As a kind of odorous substance, 2-methylisoborneol (2-MIB) is difficult to be degraded naturally. Some isolated strains of bacteria could degrade 2-MIB effectively. In this study, a strain of bacteria which can remove 2-MIB from drinking water efficiently was obtained from activated carbon in filter, and was identified to be Pseudomonas mandelii based on 16S rRNA gene sequence analysis.
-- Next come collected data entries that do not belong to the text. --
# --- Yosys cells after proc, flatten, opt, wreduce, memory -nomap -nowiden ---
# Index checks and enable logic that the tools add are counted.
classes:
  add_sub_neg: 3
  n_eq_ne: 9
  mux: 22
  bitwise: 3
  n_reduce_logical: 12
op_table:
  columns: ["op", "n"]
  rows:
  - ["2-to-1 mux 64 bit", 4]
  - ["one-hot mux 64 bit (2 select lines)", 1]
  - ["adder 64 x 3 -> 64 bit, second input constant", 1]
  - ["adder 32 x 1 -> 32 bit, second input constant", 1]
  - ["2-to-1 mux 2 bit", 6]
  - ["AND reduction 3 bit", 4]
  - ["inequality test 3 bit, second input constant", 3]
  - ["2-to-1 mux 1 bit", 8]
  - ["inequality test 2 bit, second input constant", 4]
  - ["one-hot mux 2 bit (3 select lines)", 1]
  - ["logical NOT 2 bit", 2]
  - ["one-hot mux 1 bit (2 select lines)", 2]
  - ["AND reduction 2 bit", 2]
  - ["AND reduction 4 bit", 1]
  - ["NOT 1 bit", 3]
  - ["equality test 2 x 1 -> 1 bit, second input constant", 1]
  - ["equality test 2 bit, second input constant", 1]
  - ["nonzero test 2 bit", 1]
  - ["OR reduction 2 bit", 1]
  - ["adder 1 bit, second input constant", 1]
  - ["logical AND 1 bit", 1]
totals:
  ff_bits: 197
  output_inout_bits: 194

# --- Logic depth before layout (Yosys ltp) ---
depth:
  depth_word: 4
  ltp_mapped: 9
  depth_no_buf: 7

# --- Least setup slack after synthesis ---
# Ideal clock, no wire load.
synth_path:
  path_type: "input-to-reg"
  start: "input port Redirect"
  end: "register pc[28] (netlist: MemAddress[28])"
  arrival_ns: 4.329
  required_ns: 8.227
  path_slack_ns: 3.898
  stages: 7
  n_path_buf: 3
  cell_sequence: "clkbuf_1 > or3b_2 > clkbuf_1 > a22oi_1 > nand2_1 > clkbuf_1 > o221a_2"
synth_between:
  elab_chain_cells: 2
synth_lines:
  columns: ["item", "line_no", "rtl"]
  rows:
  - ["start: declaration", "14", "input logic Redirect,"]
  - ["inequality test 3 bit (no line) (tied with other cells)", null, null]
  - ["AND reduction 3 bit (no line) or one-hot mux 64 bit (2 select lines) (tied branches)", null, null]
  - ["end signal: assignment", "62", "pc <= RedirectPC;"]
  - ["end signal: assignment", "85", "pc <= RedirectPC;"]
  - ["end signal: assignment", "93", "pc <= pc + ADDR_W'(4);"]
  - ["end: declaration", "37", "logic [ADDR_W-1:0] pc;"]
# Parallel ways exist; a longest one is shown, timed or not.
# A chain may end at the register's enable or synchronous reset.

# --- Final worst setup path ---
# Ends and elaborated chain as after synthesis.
Pseudomonas mandelii was not sensitive to the initial concentration of 2-MIB, and could tolerate a rather high concentration of 2-MIB. The best growth condition for this degrader was 25–35 °C and initial pH of 7. The concentration of 2-MIB in mineral salts medium was reduced from 2 mg/L to 471.9 μg/L by Pseudomonas mandelii in 20 d after incubation. Nineteen bands of degrading enzyme were isolated from Pseudomonas mandelii, one of which was identified as a NAD-dependent dehydratase. 2-Methyl-2-bornene was found to be the metabolites in the presence of both the Pseudomonas mandelii and the isolated enzymes, indicating that NAD-dependent dehydratase might be involved in the biodegradation process or cooperate with other enzymes in the metabolic process to complete the dehydration process of 2-MIB.
Pseudomonas mandelii was reported to be 2-MIB degrader.
Degrading enzymes were isolated from Pseudomonas mandelii.
NAD-dependent dehydratase might help to complete the 2-MIB dehydration process.
2-Methyl-2-bornene was found to be the metabolites in the presence of Pseudomonas mandelii or the isolated enzymes.